PROSECUTION has completed investigations against the Queen of Ivory who is charged with organised crimes and unlawful possession of 5.4bn/- government trophies.
Principal State Attorney Faraja Nchimbi
told Principal Resident Magistrate Huruma Shaidi at the Kisutu Resident
Magistrate’s Court in Dar es Salaam yesterday that the prosecution was
ready to proceed with the trial of 66-year old Chinese, Yang Feng Clan.
“We just pray for time to file the
consent of the Director of Public Prosecution and the certificate
conferring this court with jurisdiction to hear the economic case,” Mr
Nchimbi, who was assisted by State Attorney Paul Kadushi, appealed
before the court. The magistrate granted the prosecution’s request and
adjourned the matter for another mention on September 23.
The suspect appeared before the court on
October 7, 2015 to face the charges. She was not allowed to enter plea
to the charges because the DPP had not consented to the court to hear
the matter. In the case, Clan is charged alongside two other Tanzanian
businessmen, Salivius Matembo (39) and Manase Philemon (39).
All of them are in remand. The
prosecution alleges that between January 1, 2000 and May 22, last year
in the city, all the accused traded on the government trophies. It is
alleged that the trio bought and sold 706 pieces of elephant tusks
weighing 1,889 kilogrammes, valued at 5,435,865,000/-, the property of
United Republic of Tanzania, without a permit from the director of
wildlife.
The prosecution alleged that within the
same period and place, Clan organised, managed and financed the criminal
racket by collecting, transporting or exporting and selling the
elephant tusks without having permit of the director of wildlife or
CITES.
Within the period and place, Matembo and
Philemon assisted and directed the business of collecting, transporting
and selling the trophies, reaping huge benefit that further promoted
the criminal racket’s objectives.
Philemon is facing a separate count of
escaping from lawful custody. The prosecution told the court that the
accused committed the offence on May 21, last year, at Sinza Palestina
Hospital in Kinondoni District in the city. Heavily armed criminals kill
elephants and rhinos for their tusks, largely due to increasing demand
in China for ivory ornaments and folk medicines.

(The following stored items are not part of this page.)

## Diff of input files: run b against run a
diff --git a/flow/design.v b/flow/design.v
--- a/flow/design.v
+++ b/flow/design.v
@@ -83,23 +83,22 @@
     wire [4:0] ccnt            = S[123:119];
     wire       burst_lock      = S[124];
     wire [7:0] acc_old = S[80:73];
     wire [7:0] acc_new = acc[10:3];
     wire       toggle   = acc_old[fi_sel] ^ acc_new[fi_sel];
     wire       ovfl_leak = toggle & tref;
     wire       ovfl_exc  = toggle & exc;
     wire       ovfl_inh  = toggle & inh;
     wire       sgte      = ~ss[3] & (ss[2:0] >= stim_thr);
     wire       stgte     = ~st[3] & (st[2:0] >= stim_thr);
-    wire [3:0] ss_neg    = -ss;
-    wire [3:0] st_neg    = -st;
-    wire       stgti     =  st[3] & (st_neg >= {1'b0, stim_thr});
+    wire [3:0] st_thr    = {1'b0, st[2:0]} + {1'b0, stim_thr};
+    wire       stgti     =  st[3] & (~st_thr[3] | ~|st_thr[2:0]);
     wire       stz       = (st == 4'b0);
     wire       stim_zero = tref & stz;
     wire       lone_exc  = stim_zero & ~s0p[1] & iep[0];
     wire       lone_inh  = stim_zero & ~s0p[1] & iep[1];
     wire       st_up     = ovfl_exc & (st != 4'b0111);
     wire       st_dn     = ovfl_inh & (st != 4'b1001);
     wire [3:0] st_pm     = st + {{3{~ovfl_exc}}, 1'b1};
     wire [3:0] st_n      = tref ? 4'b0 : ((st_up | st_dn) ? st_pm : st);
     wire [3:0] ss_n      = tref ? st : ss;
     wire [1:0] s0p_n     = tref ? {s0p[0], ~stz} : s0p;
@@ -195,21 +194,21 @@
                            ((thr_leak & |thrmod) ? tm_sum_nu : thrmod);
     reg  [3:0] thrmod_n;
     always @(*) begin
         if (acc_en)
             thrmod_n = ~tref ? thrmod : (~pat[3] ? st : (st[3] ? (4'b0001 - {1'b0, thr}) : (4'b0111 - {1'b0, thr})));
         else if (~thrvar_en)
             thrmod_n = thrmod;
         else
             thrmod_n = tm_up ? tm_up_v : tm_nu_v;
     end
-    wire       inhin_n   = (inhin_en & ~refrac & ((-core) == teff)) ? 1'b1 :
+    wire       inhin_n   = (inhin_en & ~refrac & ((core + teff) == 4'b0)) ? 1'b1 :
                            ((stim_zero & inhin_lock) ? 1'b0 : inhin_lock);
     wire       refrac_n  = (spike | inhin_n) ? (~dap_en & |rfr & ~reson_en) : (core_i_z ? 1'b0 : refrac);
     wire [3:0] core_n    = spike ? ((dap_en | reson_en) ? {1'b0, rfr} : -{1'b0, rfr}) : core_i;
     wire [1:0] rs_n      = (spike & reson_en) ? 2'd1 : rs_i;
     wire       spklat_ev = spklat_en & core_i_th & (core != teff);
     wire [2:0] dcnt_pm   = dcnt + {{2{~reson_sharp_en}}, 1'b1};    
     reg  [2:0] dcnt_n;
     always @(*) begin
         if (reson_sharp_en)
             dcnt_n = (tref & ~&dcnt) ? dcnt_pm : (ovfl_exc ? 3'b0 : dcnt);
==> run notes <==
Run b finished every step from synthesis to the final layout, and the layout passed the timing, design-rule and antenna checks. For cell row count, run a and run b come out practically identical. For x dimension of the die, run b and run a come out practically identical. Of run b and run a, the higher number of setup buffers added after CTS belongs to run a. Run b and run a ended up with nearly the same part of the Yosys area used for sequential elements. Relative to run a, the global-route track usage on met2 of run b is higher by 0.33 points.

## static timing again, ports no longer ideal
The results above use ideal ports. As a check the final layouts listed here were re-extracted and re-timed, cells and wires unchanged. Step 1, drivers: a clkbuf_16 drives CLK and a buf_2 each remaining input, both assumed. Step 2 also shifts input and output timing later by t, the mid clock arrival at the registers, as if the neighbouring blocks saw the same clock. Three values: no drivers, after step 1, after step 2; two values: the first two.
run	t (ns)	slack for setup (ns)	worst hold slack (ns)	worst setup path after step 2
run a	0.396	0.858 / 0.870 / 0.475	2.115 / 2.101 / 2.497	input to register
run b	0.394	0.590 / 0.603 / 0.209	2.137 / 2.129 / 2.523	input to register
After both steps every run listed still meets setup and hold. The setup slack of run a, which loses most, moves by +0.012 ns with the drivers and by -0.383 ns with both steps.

It is reported further that most of the
tusks smuggled from the east African country end up in Asia.
International trade in ivory was banned in 1989 after the population of
elephants dropped from the millions in the mid-20th century to about
600,000 by the end of the 1980s.
Some members of parliament were reported
to have said in 2013 that poaching was out of control with an average
of 30 elephants being killed for their ivory every day.
In August 2011, Tanzanian authorities
seized over 1,000 elephant tusks hidden in sacks of dried fish at
Zanzibar port and destined for Malaysia.